Home Depot Falls Most in a Year on Eroding Profitability

Home Depot Inc. shares fell the most in almost two years Tuesday after fourth-quarter profitability missed Wall Street’s expectations amid supply-chain investments and higher costs. 

While sales remained robust for the home-improvement retailer, much of the growth appeared to be driven by higher prices as customer transactions declined and the cost of sales increased. Gross margin, a closely watched gauge of profitability, fell from a year earlier.  

Home Depot Falls Most Since 2020 as Margins Spook Investors

“While we are encouraged by the consistent and resilient demand we’ve seen for home improvement, broader uncertainty remains with respect to the impact of inflation, supply-chain dynamics and how consumer spending will evolve through the year,” Chief Financial Officer Richard McPhail told analysts on the company’s conference call. 

In an interview, McPhail said transactions fell because stocks of certain goods such as electrical supplies aren’t enough to meet demand, which remains elevated.
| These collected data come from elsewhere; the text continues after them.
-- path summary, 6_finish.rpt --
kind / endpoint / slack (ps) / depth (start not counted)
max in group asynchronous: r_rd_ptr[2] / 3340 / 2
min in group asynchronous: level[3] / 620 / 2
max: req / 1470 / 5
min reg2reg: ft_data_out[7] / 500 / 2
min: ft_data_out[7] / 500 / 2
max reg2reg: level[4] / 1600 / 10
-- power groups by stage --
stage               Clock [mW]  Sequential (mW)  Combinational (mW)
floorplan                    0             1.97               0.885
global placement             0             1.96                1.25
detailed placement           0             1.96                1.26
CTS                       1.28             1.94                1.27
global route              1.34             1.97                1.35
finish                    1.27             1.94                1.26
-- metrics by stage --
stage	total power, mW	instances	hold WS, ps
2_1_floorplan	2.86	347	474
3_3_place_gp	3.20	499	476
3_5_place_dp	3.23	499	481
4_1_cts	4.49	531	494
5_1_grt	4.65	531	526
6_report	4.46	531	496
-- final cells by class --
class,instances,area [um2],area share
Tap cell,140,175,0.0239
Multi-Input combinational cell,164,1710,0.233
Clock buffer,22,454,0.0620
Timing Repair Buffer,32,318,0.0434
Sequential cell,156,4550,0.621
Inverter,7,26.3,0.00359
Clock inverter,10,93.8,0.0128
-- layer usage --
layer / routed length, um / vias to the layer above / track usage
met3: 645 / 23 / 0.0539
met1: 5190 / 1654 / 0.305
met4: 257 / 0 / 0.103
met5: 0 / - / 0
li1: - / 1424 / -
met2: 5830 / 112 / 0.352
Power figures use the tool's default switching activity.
**src/rtl/uart_pkg.sv**
```systemverilog
// Shared definitions for the UART bus bridge: register map, TX sequencer states
// and the power-on baud divisor.
package uart_pkg;

    localparam logic [1:0] ADDR_DATA  = 2'd0;
    localparam logic [1:0] ADDR_STAT  = 2'd1;
    localparam logic [1:0] ADDR_BAUDL = 2'd2;
    localparam logic [1:0] ADDR_BAUDH = 2'd3;

    // 50 MHz / 115200
    localparam logic [11:0] BAUD_RST_DEFAULT = 12'd434;

    typedef enum logic [1:0] {
        IDLE,
        LAUNCH,
        WAIT
    } tx_state_t;

endpackage

```
**src/rtl/uart_bus_bridge_if.sv**
```systemverilog
// CPU-side register bus of the UART bridge: chip select, direction, 2-bit
// address, write data and registered read data.
interface uart_bus_bridge_if;

    logic       iocs;
    logic       iorw;
    logic [1:0] ioaddr;
    logic [7:0] wdata;
    logic [7:0] rdata;

    modport master (output iocs, output iorw, output ioaddr, output wdata, input rdata);
    modport slave  (input iocs, input iorw, input ioaddr, input wdata, output rdata);

endinterface

```
**src/rtl/uart_bus_bridge_fifo.sv**
```systemverilog
// Synchronous FIFO with a combinational head; push/pop must already be
// qualified by the caller against full/empty.
module uart_fifo #(
    parameter int DEPTH  = 8,
    parameter int DATA_W = 8
) (
    input  logic                     clk,
    input  logic                     rst_n,
    input  logic                     push,
    input  logic                     pop,
    input  logic [DATA_W-1:0]        din,
    output logic [DATA_W-1:0]        dout,
    output logic                     full,
    output logic                     empty,
    output logic [$clog2(DEPTH):0]   count
);

    localparam int AW = $clog2(DEPTH);
    localparam int CW = AW + 1;

    logic [DATA_W-1:0] mem [DEPTH];
    logic [AW-1:0]     wr_ptr;
    logic [AW-1:0]     rd_ptr;

    always_ff @(posedge clk or negedge rst_n) begin
        if (!rst_n) begin
            wr_ptr <= '0;
            rd_ptr <= '0;
            count  <= '0;
        end else begin
            if (push) wr_ptr <= wr_ptr + AW'(1);
            if (pop)  rd_ptr <= rd_ptr + AW'(1);
            case ({push, pop})
                2'b10:   count <= count + CW'(1);
                2'b01:   count <= count - CW'(1);
                default: count <= count;
            endcase
        end
    end

    always_ff @(posedge clk) begin
        if (push) mem[wr_ptr] <= din;
    end

    assign dout  = mem[rd_ptr];
    assign full  = (count == CW'(DEPTH));
    assign empty = (count == '0);

endmodule

```
**src/rtl/uart_bus_bridge.sv**
```systemverilog
// Memory-mapped bridge between a CPU register bus and a UART: buffers TX and RX
// bytes in FIFOs, sequences trmt/tx_done handshakes and holds the baud divisor.
module uart_bus_bridge
    import uart_pkg::*;
#(
    parameter int          DEPTH    = 8,
    parameter logic [11:0] BAUD_RST = BAUD_RST_DEFAULT
) (
    input  logic                clk,
    input  logic                rst_n,
    uart_bus_bridge_if.slave    bus,
    output logic [7:0]          tx_data,
    output logic                trmt,
    input  logic                tx_done,
    input  logic [7:0]          rx_data,
    input  logic                rx_rdy,
    output logic                clr_rx_rdy,
    output logic [11:0]         baud_goal
);

    localparam int CW = $clog2(DEPTH) + 1;

    tx_state_t       state;
    logic            overrun;
    logic            wr, rd;
    logic            tx_push, tx_pop, tx_full, tx_empty;
    logic            rx_push, rx_pop, rx_full, rx_empty, rx_take;
    logic [7:0]      tx_head, rx_head;
    logic [CW-1:0]   tx_count, rx_count;
    logic [3:0]      tx_free;

    assign wr = bus.iocs & ~bus.iorw;
    assign rd = bus.iocs &  bus.iorw;

    // A full FIFO still accepts when the same cycle frees a slot.
    assign tx_pop  = (state == IDLE) & ~tx_empty;
    assign tx_push = wr & (bus.ioaddr == ADDR_DATA) & (~tx_full | tx_pop);

    // clr_rx_rdy high means the UART has not yet dropped rx_rdy for the byte just taken.
    assign rx_take = rx_rdy & ~clr_rx_rdy;
    assign rx_pop  = rd & (bus.ioaddr == ADDR_DATA) & ~rx_empty;
    assign rx_push = rx_take & (~rx_full | rx_pop);

    assign tx_free = 4'(DEPTH) - 4'(tx_count);

    uart_fifo #(.DEPTH(DEPTH), .DATA_W(8)) u_tx_fifo (
        .clk   (clk),
        .rst_n (rst_n),
        .push  (tx_push),
        .pop   (tx_pop),
        .din   (bus.wdata),
        .dout  (tx_head),
        .full  (tx_full),
        .empty (tx_empty),
        .count (tx_count)
    );

    uart_fifo #(.DEPTH(DEPTH), .DATA_W(8)) u_rx_fifo (
        .clk   (clk),
        .rst_n (rst_n),
        .push  (rx_push),
        .pop   (rx_pop),
        .din   (rx_data),
        .dout  (rx_head),
        .full  (rx_full),
        .empty (rx_empty),
        .count (rx_count)
    );

    always_ff @(posedge clk or negedge rst_n) begin
        if (!rst_n) begin
            state   <= IDLE;
            trmt    <= 1'b0;
            tx_data <= '0;
        end else begin
            trmt <= 1'b0;
            case (state)
                IDLE: if (!tx_empty) begin
                    tx_data <= tx_head;
                    trmt    <= 1'b1;
                    state   <= LAUNCH;
                end
                // Let a tx_done left over from the previous frame fall first.
                LAUNCH:  if (!tx_done) state <= WAIT;
                WAIT:    if (tx_done)  state <= IDLE;
                default: state <= IDLE;
            endcase
        end
    end

    always_ff @(posedge clk or negedge rst_n) begin
        if (!rst_n) begin
            clr_rx_rdy <= 1'b0;
            overrun    <= 1'b0;
            baud_goal  <= BAUD_RST;
        end else begin
            clr_rx_rdy <= rx_take;
            if (rx_take && rx_full && !rx_pop)
                overrun <= 1'b1;
            else if (wr && bus.ioaddr == ADDR_BAUDH)
                overrun <= 1'b0;
            if (wr && bus.ioaddr == ADDR_BAUDL) baud_goal[7:0]  <= bus.wdata;
            if (wr && bus.ioaddr == ADDR_BAUDH) baud_goal[11:8] <= bus.wdata[3:0];
        end
    end

    always_ff @(posedge clk or negedge rst_n) begin
        if (!rst_n) begin
            bus.rdata <= '0;
        end else if (rd) begin
            case (bus.ioaddr)
                ADDR_DATA:  bus.rdata <= rx_empty ? 8'h00 : rx_head;
                ADDR_STAT:  bus.rdata <= {tx_free, 4'(rx_count)};
                ADDR_BAUDL: bus.rdata <= baud_goal[7:0];
                default:    bus.rdata <= {overrun, 3'b000, baud_goal[11:8]};
            endcase
        end
    end

endmodule

```
**src/flat_wrapper.sv**
```systemverilog
// flat-port wrapper written by rule: the top's interface ports become plain ports
module uart_bus_bridge_flat import uart_pkg::*;
#(
    parameter int          DEPTH    = 8,
    parameter logic [11:0] BAUD_RST = BAUD_RST_DEFAULT
)
  (clk, rst_n, tx_data, trmt, tx_done, rx_data, rx_rdy, clr_rx_rdy, baud_goal, bus_iocs, bus_iorw, bus_ioaddr, bus_wdata, bus_rdata);
  uart_bus_bridge_if bus_i ();
  input  logic clk;
  input  logic rst_n;
  output logic [7:0] tx_data;
  output logic trmt;
  input  logic tx_done;
  input  logic [7:0] rx_data;
  input  logic rx_rdy;
  output logic clr_rx_rdy;
  output logic [11:0] baud_goal;
  input wire logic [$bits(bus_i.iocs)-1:0] bus_iocs;
  input wire logic [$bits(bus_i.iorw)-1:0] bus_iorw;
  input wire logic [$bits(bus_i.ioaddr)-1:0] bus_ioaddr;
  input wire logic [$bits(bus_i.wdata)-1:0] bus_wdata;
  output wire logic [$bits(bus_i.rdata)-1:0] bus_rdata;
  assign bus_i.iocs = bus_iocs;
  assign bus_i.iorw = bus_iorw;
  assign bus_i.ioaddr = bus_ioaddr;
  assign bus_i.wdata = bus_wdata;
  assign bus_rdata = bus_i.rdata;
  uart_bus_bridge #(.DEPTH(DEPTH), .BAUD_RST(BAUD_RST)) u_core (.clk(clk), .rst_n(rst_n), .bus(bus_i), .tx_data(tx_data), .trmt(trmt), .tx_done(tx_done), .rx_data(rx_data), .rx_rdy(rx_rdy), .clr_rx_rdy(clr_rx_rdy), .baud_goal(baud_goal));
endmodule
```
<file path="config.mk">
export PLATFORM = sky130hd
export DESIGN_NAME = cpu_ctrl_fsm
export DESIGN_NICKNAME = d
export VERILOG_FILES = /design/src/rtl/cpu_ctrl_pkg.sv /design/src/rtl/ctrl_decode.sv /design/src/rtl/cpu_ctrl_fsm.sv
export SDC_FILE = /design/constraint.sdc
export NUM_CORES = 1
export LEC_CHECK = 0
export ABC_AREA = 1
export BUFFER_PORTS_ARGS = -buffer_cell sky130_fd_sc_hd__buf_4
export CAP_MARGIN = 10
export CELL_PAD_IN_SITES_DETAIL_PLACEMENT = 1
export CELL_PAD_IN_SITES_GLOBAL_PLACEMENT = 1
export CORE_ASPECT_RATIO = 1.25
export CORE_UTILIZATION = 33
export DETAILED_ROUTE_END_ITERATION = 6
export GPL_ROUTABILITY_DRIVEN = 0
export PLACE_DENSITY_LB_ADDON = 0.1
export SKIP_LAST_GASP = 1
export SYNTH_ARGS = -nofsm -noshare
export SYNTH_HDL_FRONTEND = slang
export SYNTH_SLANG_ARGS = --single-unit
</file>
<file path="constraint.sdc">
create_clock -name clk -period 1.5 [get_ports clk]
set_input_delay 0.225 -clock clk [delete_from_list [all_inputs] [get_ports clk]]
set_output_delay 0.225 -clock clk [all_outputs]
set_load 0.05 [all_outputs]
</file>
The company is working to rebuild inventories in those areas, he said. 

“Transaction demand does not equal actual demand,” McPhail said. “We’re still operating in what we would call storm-like conditions, where as soon as you put the product on the shelf it sells.”

Home Depot fell 8.9% in New York trading on Tuesday -- the most since March 2020 -- bringing the stock’s decline this year to almost 24%. The home-improvement giant’s market capitalization, which had passed that of Walmart Inc. last year, has since slid back below the value of the world’s largest retailer.
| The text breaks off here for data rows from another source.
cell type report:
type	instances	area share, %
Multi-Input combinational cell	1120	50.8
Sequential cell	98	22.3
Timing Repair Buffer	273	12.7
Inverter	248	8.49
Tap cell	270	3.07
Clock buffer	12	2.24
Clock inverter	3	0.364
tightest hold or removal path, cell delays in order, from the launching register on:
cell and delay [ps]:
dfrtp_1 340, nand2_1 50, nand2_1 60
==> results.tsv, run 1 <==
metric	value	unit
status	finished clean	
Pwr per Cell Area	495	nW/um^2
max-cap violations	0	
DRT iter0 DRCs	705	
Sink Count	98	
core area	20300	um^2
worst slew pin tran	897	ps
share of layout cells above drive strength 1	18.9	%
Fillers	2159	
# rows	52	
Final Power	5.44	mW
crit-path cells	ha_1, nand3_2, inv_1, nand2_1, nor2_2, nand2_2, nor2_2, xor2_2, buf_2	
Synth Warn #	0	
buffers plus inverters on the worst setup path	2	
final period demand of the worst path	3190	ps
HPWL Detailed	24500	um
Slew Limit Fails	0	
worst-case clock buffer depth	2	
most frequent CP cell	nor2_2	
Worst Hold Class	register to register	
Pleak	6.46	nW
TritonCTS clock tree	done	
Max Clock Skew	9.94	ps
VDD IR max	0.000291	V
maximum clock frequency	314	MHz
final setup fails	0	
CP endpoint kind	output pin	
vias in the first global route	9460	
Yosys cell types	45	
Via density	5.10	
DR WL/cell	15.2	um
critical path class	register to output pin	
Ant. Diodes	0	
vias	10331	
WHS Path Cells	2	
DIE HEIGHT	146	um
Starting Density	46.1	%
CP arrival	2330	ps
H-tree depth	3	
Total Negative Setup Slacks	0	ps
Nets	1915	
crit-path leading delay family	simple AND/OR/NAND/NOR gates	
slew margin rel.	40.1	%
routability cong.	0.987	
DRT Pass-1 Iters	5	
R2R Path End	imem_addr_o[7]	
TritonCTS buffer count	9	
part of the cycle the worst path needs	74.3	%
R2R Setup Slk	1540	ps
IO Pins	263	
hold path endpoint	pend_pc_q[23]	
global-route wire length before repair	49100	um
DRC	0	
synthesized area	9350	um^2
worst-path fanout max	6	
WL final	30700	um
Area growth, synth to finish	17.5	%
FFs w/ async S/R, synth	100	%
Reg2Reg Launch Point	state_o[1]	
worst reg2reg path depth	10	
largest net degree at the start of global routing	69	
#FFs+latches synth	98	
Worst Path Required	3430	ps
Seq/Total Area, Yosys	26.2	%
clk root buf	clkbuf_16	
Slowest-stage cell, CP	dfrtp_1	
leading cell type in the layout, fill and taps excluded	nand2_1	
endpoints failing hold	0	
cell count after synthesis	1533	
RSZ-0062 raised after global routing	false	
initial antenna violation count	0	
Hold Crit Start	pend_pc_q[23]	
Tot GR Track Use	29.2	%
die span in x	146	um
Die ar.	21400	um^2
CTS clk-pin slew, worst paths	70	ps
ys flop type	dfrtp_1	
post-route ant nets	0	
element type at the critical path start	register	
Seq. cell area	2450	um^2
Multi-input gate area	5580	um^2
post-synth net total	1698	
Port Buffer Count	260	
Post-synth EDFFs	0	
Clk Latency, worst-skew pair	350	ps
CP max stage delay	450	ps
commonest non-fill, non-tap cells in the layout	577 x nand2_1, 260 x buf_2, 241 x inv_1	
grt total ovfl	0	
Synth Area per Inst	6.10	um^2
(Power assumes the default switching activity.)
===== src/rtl/reg_write_sequencer_pkg.sv =====
// Shared types for the register write sequencer: port identifiers, the last-operation
// encoding used by the read/write interleave, and the default datapath width.
package reg_seq_pkg;

    localparam int DEFAULT_DATA_W = 16;

    typedef enum logic {
        PORT1 = 1'b0,
        PORT2 = 1'b1
    } port_e;

    typedef enum logic [1:0] {
        OP_IDLE,
        OP_READ,
        OP_WRITE
    } op_e;

    function automatic port_e other_port(input port_e p);
        return (p == PORT1) ? PORT2 : PORT1;
    endfunction

endpackage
Home Depot offered investors a roadmap for 2022, with comparable-store sales growth expected to be “slightly positive” this year after an 11% gain in the year ended Jan. 30. It projects that earnings per share, after excluding some items, will rise by a low-single-digit percentage following a 30% increase last year. Analysts surveyed by Bloomberg had forecast 2.4% comparable sales growth and about a 5% increase in earnings this year. 

Higher Interest Rates

The company should continue to benefit from a tight U.S. housing market that is encouraging homeowners to fix up their dwellings to boost their value. But the impact of potentially higher interest rates on home buying has some investors on edge about companies tied to those changes, Bloomberg Intelligence analyst Drew Reading said.

Home Depot also faces tough comparisons versus a year ago, when sales got a boost from U.S. stimulus checks. Moreover, there might be concern about comparable-sales growth given the role inflation played in boosting the metric in the fourth quarter.

“With that as the backdrop, I think the company needed to deliver a stronger, perhaps more optimistic outlook with greater conviction if they were to change the narrative,” Reading said, adding the comparable-stores sales forecast might prove conservative.

Home Depot forecast a flat operating margin this year. Investors are watching closely to see how the company is navigating a stubborn bout of inflation in the U.S. that has eroded many companies’ profitability.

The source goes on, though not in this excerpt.